In a recent blog post, we discussed npm's new code signing feature for provenance data. While code signing is a valuable security measure, it is important to recognize its limitations. In this post, we'll examine the infamous SolarWinds Orion hack and discuss why code signing alone is insufficient for ensuring security.
The SolarWinds Hack: A Cautionary Tale
The SolarWinds Orion hack is considered one of the most devastating supply chain attacks ever executed on the United States. Major players like the Department of Justice, security professionals like Mandiant, and important companies and infrastructure were all affected.
What made this attack particularly challenging to detect was that it was embedded in a code-signed update to a component of SolarWinds Orion's product. This leads us to question the efficacy of code signing in ensuring security. While the signing does allow identifying the provenance of the malicious code being introduced it did not identify anything about the code malicious or not.
From the SolarWinds incident, we can conclude that code signing did not provide sufficient security.

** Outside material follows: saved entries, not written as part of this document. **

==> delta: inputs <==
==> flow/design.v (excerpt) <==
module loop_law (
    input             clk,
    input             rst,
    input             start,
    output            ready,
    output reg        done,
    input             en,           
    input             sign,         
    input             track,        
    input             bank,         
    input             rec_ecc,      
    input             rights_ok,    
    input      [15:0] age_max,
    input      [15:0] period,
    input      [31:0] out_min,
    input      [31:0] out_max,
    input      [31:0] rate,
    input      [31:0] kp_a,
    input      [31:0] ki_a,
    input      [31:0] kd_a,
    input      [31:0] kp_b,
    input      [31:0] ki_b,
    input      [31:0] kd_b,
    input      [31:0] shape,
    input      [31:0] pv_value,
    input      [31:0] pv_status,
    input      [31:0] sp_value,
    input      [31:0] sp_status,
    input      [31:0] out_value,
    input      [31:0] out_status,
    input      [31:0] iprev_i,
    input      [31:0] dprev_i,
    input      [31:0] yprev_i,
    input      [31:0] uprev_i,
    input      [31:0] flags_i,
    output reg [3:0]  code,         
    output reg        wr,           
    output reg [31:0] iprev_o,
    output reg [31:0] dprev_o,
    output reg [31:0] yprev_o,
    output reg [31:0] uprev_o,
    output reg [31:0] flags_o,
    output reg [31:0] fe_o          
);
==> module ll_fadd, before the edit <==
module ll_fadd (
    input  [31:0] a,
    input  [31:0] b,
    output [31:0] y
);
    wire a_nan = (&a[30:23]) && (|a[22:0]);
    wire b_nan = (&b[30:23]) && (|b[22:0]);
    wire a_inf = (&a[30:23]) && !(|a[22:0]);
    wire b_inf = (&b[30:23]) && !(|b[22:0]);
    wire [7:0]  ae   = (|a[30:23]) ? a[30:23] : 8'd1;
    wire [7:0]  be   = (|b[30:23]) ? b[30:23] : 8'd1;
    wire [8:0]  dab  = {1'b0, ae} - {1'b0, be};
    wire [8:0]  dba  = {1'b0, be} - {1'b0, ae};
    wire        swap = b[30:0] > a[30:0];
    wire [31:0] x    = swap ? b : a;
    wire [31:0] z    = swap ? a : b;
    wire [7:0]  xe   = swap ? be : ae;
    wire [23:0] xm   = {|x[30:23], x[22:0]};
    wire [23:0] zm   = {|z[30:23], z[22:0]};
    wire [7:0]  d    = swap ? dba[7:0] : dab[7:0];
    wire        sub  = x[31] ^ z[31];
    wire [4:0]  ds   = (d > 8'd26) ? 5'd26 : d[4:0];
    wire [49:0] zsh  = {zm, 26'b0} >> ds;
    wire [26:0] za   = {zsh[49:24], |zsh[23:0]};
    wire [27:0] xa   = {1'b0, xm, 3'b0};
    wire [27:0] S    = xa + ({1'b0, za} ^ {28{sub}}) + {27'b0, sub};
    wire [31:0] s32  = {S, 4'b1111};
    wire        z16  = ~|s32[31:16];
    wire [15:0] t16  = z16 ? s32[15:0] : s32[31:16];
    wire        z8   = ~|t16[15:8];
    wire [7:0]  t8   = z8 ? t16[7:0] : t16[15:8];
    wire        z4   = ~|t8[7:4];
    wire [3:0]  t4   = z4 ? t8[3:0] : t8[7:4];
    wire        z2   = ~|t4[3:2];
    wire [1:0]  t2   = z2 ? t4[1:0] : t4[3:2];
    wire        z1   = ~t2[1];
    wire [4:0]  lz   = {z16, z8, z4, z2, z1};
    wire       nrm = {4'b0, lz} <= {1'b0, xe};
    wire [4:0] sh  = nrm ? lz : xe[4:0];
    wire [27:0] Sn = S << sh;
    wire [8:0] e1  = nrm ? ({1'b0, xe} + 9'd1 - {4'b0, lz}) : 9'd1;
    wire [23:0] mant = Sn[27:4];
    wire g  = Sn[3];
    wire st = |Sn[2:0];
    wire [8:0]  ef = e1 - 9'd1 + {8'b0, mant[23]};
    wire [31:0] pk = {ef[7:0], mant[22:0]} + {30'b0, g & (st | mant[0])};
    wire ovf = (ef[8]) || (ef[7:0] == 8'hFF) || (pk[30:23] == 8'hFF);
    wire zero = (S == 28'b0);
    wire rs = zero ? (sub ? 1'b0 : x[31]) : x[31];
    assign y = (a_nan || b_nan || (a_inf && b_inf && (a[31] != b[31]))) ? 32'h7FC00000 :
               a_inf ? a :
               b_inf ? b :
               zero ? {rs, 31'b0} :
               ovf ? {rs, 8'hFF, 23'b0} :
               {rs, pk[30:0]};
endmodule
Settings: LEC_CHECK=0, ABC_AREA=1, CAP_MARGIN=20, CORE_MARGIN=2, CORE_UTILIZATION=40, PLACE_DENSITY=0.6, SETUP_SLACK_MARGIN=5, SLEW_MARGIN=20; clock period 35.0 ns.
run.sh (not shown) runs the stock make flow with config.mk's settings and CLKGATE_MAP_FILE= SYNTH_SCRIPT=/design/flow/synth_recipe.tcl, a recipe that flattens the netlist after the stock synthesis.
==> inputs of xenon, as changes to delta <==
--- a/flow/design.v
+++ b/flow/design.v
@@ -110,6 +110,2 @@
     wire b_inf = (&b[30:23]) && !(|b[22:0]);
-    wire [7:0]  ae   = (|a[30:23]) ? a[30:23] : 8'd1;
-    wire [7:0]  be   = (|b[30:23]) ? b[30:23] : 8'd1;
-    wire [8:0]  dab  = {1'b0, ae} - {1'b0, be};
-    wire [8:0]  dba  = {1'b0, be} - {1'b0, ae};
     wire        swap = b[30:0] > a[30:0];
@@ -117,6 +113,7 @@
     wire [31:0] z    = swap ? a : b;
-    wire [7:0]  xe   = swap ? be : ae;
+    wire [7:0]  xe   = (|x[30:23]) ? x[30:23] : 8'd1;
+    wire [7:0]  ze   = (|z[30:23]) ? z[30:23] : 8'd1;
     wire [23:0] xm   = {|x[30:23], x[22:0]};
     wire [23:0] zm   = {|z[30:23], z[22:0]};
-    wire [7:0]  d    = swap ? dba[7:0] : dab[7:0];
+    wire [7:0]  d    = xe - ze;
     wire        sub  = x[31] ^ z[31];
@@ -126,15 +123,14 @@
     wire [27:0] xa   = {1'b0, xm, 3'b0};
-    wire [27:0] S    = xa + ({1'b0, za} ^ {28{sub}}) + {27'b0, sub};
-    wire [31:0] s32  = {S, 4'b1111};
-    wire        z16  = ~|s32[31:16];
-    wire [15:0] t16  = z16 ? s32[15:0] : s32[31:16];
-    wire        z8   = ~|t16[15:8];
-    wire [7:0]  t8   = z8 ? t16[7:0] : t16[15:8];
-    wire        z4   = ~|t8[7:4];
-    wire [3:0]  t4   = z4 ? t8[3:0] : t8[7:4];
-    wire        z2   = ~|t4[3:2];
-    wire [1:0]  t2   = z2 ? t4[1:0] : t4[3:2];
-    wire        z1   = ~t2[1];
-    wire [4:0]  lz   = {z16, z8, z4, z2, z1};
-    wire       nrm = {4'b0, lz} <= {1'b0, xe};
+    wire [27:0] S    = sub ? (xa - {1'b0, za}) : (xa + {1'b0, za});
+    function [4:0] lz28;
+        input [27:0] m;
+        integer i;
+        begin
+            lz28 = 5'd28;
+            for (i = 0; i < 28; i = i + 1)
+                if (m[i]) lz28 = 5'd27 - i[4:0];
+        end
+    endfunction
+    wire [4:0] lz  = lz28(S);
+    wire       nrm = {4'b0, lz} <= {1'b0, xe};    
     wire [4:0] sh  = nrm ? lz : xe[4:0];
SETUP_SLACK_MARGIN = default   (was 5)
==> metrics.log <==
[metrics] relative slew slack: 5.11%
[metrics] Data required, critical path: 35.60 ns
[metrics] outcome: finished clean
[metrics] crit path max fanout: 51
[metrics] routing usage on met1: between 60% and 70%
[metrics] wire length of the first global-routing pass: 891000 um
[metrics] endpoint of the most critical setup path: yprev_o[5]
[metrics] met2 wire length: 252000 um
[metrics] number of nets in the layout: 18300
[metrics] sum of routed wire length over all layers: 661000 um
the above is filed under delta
What follows belongs to an exercise in optimizing a design on an open flow for small area, a short achievable clock period and few clock cycles per item; a production flow would make more cautious choices.
The RTL was checked by simulation tests, not by an equivalence proof against the original design.

--- flow/run.sh ---
#!/bin/bash
# synth_recipe.tcl (not shown) runs the flow's synth.tcl, then flattens the netlist and writes it again
# the make line also repeats each setting of config.mk as NAME=value (left out here)
make -C /OpenROAD-flow-scripts/flow DESIGN_CONFIG=/design/flow/config.mk WORK_HOME=/design/flow/orfs CLKGATE_MAP_FILE= SYNTH_SCRIPT=/design/flow/synth_recipe.tcl finish
--- flow/config.mk ---
export PLATFORM = sky130hd
export DESIGN_NAME = tile_alu
export DESIGN_NICKNAME = tile_alu
export VERILOG_FILES = /design/flow/design.v
export SDC_FILE = /design/flow/constraint.sdc
export NUM_CORES = 4
export LEC_CHECK = 0
export CAP_MARGIN = 20
export CORE_MARGIN = 2
export CORE_UTILIZATION = 25
export PLACE_DENSITY = 0.4
export SLEW_MARGIN = 20
--- flow/constraint.sdc ---
create_clock -name core_clock -period 24.0 [get_ports {clk}]
set_input_delay 4.8000 -clock core_clock [delete_from_list [all_inputs] [get_ports {clk}]]
set_output_delay 4.8000 -clock core_clock [all_outputs]
set_load 0.01 [all_outputs]
--- flow/design.v ---
module tile_alu (
    input  wire        clk,
    input  wire        rst,
    input  wire        in_valid,
    output wire        in_ready,
    input  wire        in_first,      
    input  wire [7:0]  in_op,
    input  wire [1:0]  in_mod,
    input  wire [17:0] in_srca,       
    input  wire [17:0] in_srcb,       
    input  wire [39:0] in_a,          
    input  wire        in_at,
    input  wire [39:0] in_b,          
    input  wire        in_bt,
    input  wire [39:0] in_hi,         
    input  wire        in_ht,
    input  wire [39:0] in_d,          
    input  wire        in_dt,
    output reg         out_valid,
    output reg         out_wr,        
    output reg  [39:0] out_res,       
    output reg         out_t,         
    output reg         out_sat,       
    output reg         out_chk,       
    output reg         out_c,         
    output reg         out_ct         
);
    localparam [7:0] OP_NOP = 8'h01, OP_MOV = 8'h02, OP_ADD = 8'h03, OP_SUB = 8'h04,
                     OP_MIN = 8'h05, OP_MAX = 8'h06, OP_ABS = 8'h07, OP_NEG = 8'h08,
                     OP_CLAMP = 8'h09, OP_SEL = 8'h0A, OP_CMPLT = 8'h0B, OP_CMPLE = 8'h0C,
                     OP_SHL = 8'h10, OP_SHR = 8'h11, OP_LDI = 8'h18,
                     OP_MACZ = 8'h20, OP_MAC = 8'h21, OP_MSU = 8'h22, OP_ACCST = 8'h23,
                     OP_MULS32 = 8'h24, OP_INTEG = 8'h28, OP_CHK = 8'h38;
    localparam signed [39:0] MAX40 = 40'sh7F_FFFF_FFFF;
    localparam signed [39:0] MIN40 = 40'sh80_0000_0000;
    localparam signed [87:0] MAX88 = {1'b0, {87{1'b1}}};
    localparam signed [87:0] MIN88 = {1'b1, {87{1'b0}}};
    reg signed [87:0] acc;
    reg               acc_t;
    reg               c;
    reg               c_t;
    assign in_ready = 1'b1;
    wire signed [87:0] acc_cur   = in_first ? 88'sd0 : acc;
    wire               acc_t_cur = in_first ? 1'b0 : acc_t;
    wire               c_cur     = in_first ? 1'b0 : c;
    wire               c_t_cur   = in_first ? 1'b0 : c_t;
    wire signed [39:0] a_in = in_a;
    wire               uses_a  = (in_op != OP_NOP) && (in_op != OP_LDI) && (in_op != OP_ACCST);
    wire               mod_neg = uses_a && (in_mod == 2'b01);
    wire               a_is_min = (a_in == MIN40);
    wire signed [39:0] a_negsat = a_is_min ? MAX40 : -a_in;
    wire signed [39:0] a  = mod_neg ? a_negsat : a_in;
    wire               sat_mod = mod_neg && a_is_min;
    wire signed [39:0] b  = in_b;
    wire signed [39:0] hi = in_hi;
    wire signed [39:0] d  = in_d;
    wire signed [40:0] sum41  = {a[39], a} + {b[39], b};
    wire signed [40:0] diff41 = {a[39], a} - {b[39], b};
    wire               sum_ovf  = sum41[40] != sum41[39];
    wire               diff_ovf = diff41[40] != diff41[39];
    wire signed [39:0] sum_sat  = sum_ovf  ? (sum41[40]  ? MIN40 : MAX40) : sum41[39:0];
    wire signed [39:0] diff_sat = diff_ovf ? (diff41[40] ? MIN40 : MAX40) : diff41[39:0];
    wire               a2_is_min = (a == MIN40);
    wire signed [39:0] neg_sat = a2_is_min ? MAX40 : -a;
    wire signed [39:0] abs_sat = a[39] ? neg_sat : a;
    wire               a_lt_b = a < b;
    wire               a_le_b = a <= b;
    wire signed [39:0] min_ab = a_lt_b ? a : b;
    wire signed [39:0] max_ab = a_lt_b ? b : a;
    wire               bounds_bad = b > hi;
    wire signed [39:0] clamp_lo  = (a < b) ? b : a;
    wire signed [39:0] clamp_res = bounds_bad ? hi : ((clamp_lo > hi) ? hi : clamp_lo);
    wire signed [40:0] integ41  = {d[39], d} + {a[39], a};
    wire               integ_ovf = integ41[40] != integ41[39];
    wire signed [39:0] integ_x  = integ_ovf ? (integ41[40] ? MIN40 : MAX40) : integ41[39:0];
    wire signed [39:0] integ_lo = (integ_x < b) ? b : integ_x;
    wire signed [39:0] integ_v  = bounds_bad ? hi : ((integ_lo > hi) ? hi : integ_lo);
    wire               integ_c  = integ_v != integ_x;
    wire [40:0]        chk_abs  = diff41[40] ? -diff41 : diff41;   
    wire signed [41:0] chk_absx = {1'b0, chk_abs};
    wire signed [41:0] chk_tol  = {{2{d[39]}}, d};
    wire               chk_fail = in_at | in_bt | in_dt | (chk_absx > chk_tol);
    wire [5:0]         sh_n = in_srcb[5:0];
    wire signed [79:0] shl_wide = {{40{a[39]}}, a} <<< sh_n;
    wire               shl_ovf  = (shl_wide[79:39] != {41{1'b0}}) && (shl_wide[79:39] != {41{1'b1}});
    wire signed [39:0] shl_sat  = shl_ovf ? (shl_wide[79] ? MIN40 : MAX40) : shl_wide[39:0];
    wire signed [40:0] shr_ext   = {a, 1'b0};
    wire signed [40:0] shr_sh    = shr_ext >>> sh_n;
    wire [40:0]        shr_mask  = ~({41{1'b1}} << sh_n);
    wire               shr_guard = shr_sh[0];
    wire               shr_stick = |(shr_ext & shr_mask);
    wire signed [39:0] shr_q     = shr_sh[40:1];
    wire signed [39:0] shr_res   = shr_q + {39'd0, shr_guard & (shr_stick | shr_q[0])};
    wire signed [35:0] ldi_imm  = {in_srca, in_srcb};
    wire signed [47:0] ldi_wide = {{12{ldi_imm[35]}}, ldi_imm} <<< {in_mod, 2'b00};
    wire               ldi_ovf  = (ldi_wide[47:39] != {9{1'b0}}) && (ldi_wide[47:39] != {9{1'b1}});
    wire signed [39:0] ldi_sat  = ldi_ovf ? (ldi_wide[47] ? MIN40 : MAX40) : ldi_wide[39:0];
    wire signed [79:0] prod = a * b;
    wire signed [88:0] prod89 = {{9{prod[79]}}, prod};
    wire signed [88:0] acc89  = {acc_cur[87], acc_cur};
    wire signed [88:0] mac89  = acc89 + prod89;
    wire signed [88:0] msu89  = acc89 - prod89;
    wire               mac_ovf = mac89[88] != mac89[87];
    wire               msu_ovf = msu89[88] != msu89[87];
    wire signed [87:0] mac_sat = mac_ovf ? (mac89[88] ? MIN88 : MAX88) : mac89[87:0];
    wire signed [87:0] msu_sat = msu_ovf ? (msu89[88] ? MIN88 : MAX88) : msu89[87:0];
    wire signed [47:0] muls_q     = prod[79:32];
    wire               muls_guard = prod[31];
    wire               muls_stick = |prod[30:0];
    wire signed [48:0] muls_r     = {muls_q[47], muls_q} + {48'd0, muls_guard & (muls_stick | muls_q[0])};
    wire               muls_ovf   = (muls_r[48:39] != {10{1'b0}}) && (muls_r[48:39] != {10{1'b1}});
    wire signed [39:0] muls_sat   = muls_ovf ? (muls_r[48] ? MIN40 : MAX40) : muls_r[39:0];
    wire [6:0]         acs_n     = in_srcb[6:0];
    wire signed [88:0] acs_ext   = {acc_cur, 1'b0};
    wire signed [88:0] acs_sh    = acs_ext >>> acs_n;
    wire [88:0]        acs_mask  = ~({89{1'b1}} << acs_n);
    wire               acs_guard = acs_sh[0];
    wire               acs_stick = |(acs_ext & acs_mask);
    wire signed [87:0] acs_q     = acs_sh[88:1];
    wire signed [87:0] acs_r     = acs_q + {87'd0, acs_guard & (acs_stick | acs_q[0])};
    wire               acs_ovf   = (acs_r[87:39] != {49{1'b0}}) && (acs_r[87:39] != {49{1'b1}});
    wire signed [39:0] acs_sat   = acs_ovf ? (acs_r[87] ? MIN40 : MAX40) : acs_r[39:0];
    reg               n_wr;
    reg signed [39:0] n_res;
    reg               n_t;
    reg               n_sat;
    reg               n_chk;
    reg               n_c, n_ct;
    reg signed [87:0] n_acc;
    reg               n_acc_t;
    always @* begin
        n_wr    = 1'b0;
        n_res   = 40'sd0;
        n_t     = 1'b0;
        n_sat   = sat_mod;
        n_chk   = 1'b0;
        n_c     = c_cur;
        n_ct    = c_t_cur;
        n_acc   = acc_cur;
        n_acc_t = acc_t_cur;
        case (in_op)
            OP_MOV:    begin n_wr = 1'b1; n_res = a; n_t = in_at; end
            OP_ADD:    begin n_wr = 1'b1; n_res = sum_sat;  n_t = in_at | in_bt; n_sat = sat_mod | sum_ovf; end
            OP_SUB:    begin n_wr = 1'b1; n_res = diff_sat; n_t = in_at | in_bt; n_sat = sat_mod | diff_ovf; end
            OP_MIN:    begin n_wr = 1'b1; n_res = min_ab; n_t = in_at | in_bt; end
            OP_MAX:    begin n_wr = 1'b1; n_res = max_ab; n_t = in_at | in_bt; end
            OP_ABS:    begin n_wr = 1'b1; n_res = abs_sat; n_t = in_at; n_sat = sat_mod | (a[39] & a2_is_min); end
            OP_NEG:    begin n_wr = 1'b1; n_res = neg_sat; n_t = in_at; n_sat = sat_mod | a2_is_min; end
            OP_CLAMP:  begin n_wr = 1'b1; n_res = clamp_res; n_t = in_at | in_bt | in_ht; end
            OP_SEL:    begin
                           n_wr  = 1'b1;
                           n_res = c_cur ? a : b;
                           n_t   = (c_cur ? in_at : in_bt) | c_t_cur;
                       end
            OP_CMPLT:  begin n_c = a_lt_b; n_ct = in_at | in_bt; end
            OP_CMPLE:  begin n_c = a_le_b; n_ct = in_at | in_bt; end
            OP_SHL:    begin n_wr = 1'b1; n_res = shl_sat; n_t = in_at; n_sat = sat_mod | shl_ovf; end
            OP_SHR:    begin n_wr = 1'b1; n_res = shr_res; n_t = in_at; end
            OP_LDI:    begin n_wr = 1'b1; n_res = ldi_sat; n_t = 1'b0; n_sat = ldi_ovf; end
            OP_MACZ:   begin n_acc = {{8{prod[79]}}, prod}; n_acc_t = in_at | in_bt; end
            OP_MAC:    begin n_acc = mac_sat; n_acc_t = acc_t_cur | in_at | in_bt; n_sat = sat_mod | mac_ovf; end
            OP_MSU:    begin n_acc = msu_sat; n_acc_t = acc_t_cur | in_at | in_bt; n_sat = sat_mod | msu_ovf; end
            OP_ACCST:  begin n_wr = 1'b1; n_res = acs_sat; n_t = acc_t_cur; n_sat = acs_ovf; end
            OP_MULS32: begin n_wr = 1'b1; n_res = muls_sat; n_t = in_at | in_bt; n_sat = sat_mod | muls_ovf; end
            OP_INTEG:  begin
                           n_wr  = 1'b1;
                           n_res = integ_v;
                           n_t   = in_dt | in_at | in_bt | in_ht;
                           n_sat = sat_mod | integ_ovf;
                           n_c   = integ_c;
                           n_ct  = in_dt | in_at | in_bt | in_ht;
                       end
            OP_CHK:    begin n_chk = chk_fail; end
            default:   begin n_sat = sat_mod; end
        endcase
    end
    always @(posedge clk) begin
        if (rst) begin
            acc       <= 88'sd0;
            acc_t     <= 1'b0;
            c         <= 1'b0;
            c_t       <= 1'b0;
            out_valid <= 1'b0;
            out_wr    <= 1'b0;
            out_res   <= 40'd0;
            out_t     <= 1'b0;
            out_sat   <= 1'b0;
            out_chk   <= 1'b0;
            out_c     <= 1'b0;
            out_ct    <= 1'b0;
        end else begin
            out_valid <= in_valid;
            if (in_valid) begin
                acc     <= n_acc;
                acc_t   <= n_acc_t;
                c       <= n_c;
                c_t     <= n_ct;
                out_wr  <= n_wr;
                out_res <= n_res;
                out_t   <= n_t;
                out_sat <= n_sat;
                out_chk <= n_chk;
                out_c   <= n_c;
                out_ct  <= n_ct;
            end
        end
    end
endmodule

While this doesn't mean that code signing is inherently bad, it does highlight its limitations in providing security guarantees.
At Socket Security, our mission from day one has been to help users understand their software dependencies. We support code signing objectives because they can make understanding dependencies easier. For example, unsigned updates to fsevents
recently caused issues on npm by changing the source of provenance. A signature on the downloaded files would have been enough to prevent damage caused by a domain hijacking later on.
However, it's crucial to note that simply rubber-stamping code with a signature before distributing it is not enough. Security professionals need to scrutinize the data and the software's dependencies to ensure the highest level of security.
Think of software bill of materials (SBOM) as a receipt of the actual software bundled together. Signing a SBOM ensures it is the real receipt instead of a fake receipt forged by another party. To put it in a more common real world scenario, lets make an example of going to the grocery store. You get a receipt and you know it is the real one. However, knowing the items bought at the store doesn't tell you if these items are good. For example if we are buying ingredients for a sandwich the receipt might look like:
Receipt
* Bacon
* Lettuce
* Tomato
This doesn't tell us much except what items were bought. Particularly:
- It doesn't say where the lettuce came from if it is recalled.
- It doesn't say the expiration date for the bacon.
- It doesn't say if the tomato was bad when it was bought.
In the case of the SolarWinds attack. It most like the tomato example above. A bad dependency was included and knowing what was included didn't help because it didn't analyze in depth.
Conclusion
The SolarWinds hack serves as a stark reminder that relying solely on code signing for security is insufficient. While it can be a helpful tool in the security toolbox, it should not be the only measure taken to protect software and systems. Instead, a comprehensive approach to understanding and managing software dependencies should be implemented to truly safeguard your digital assets.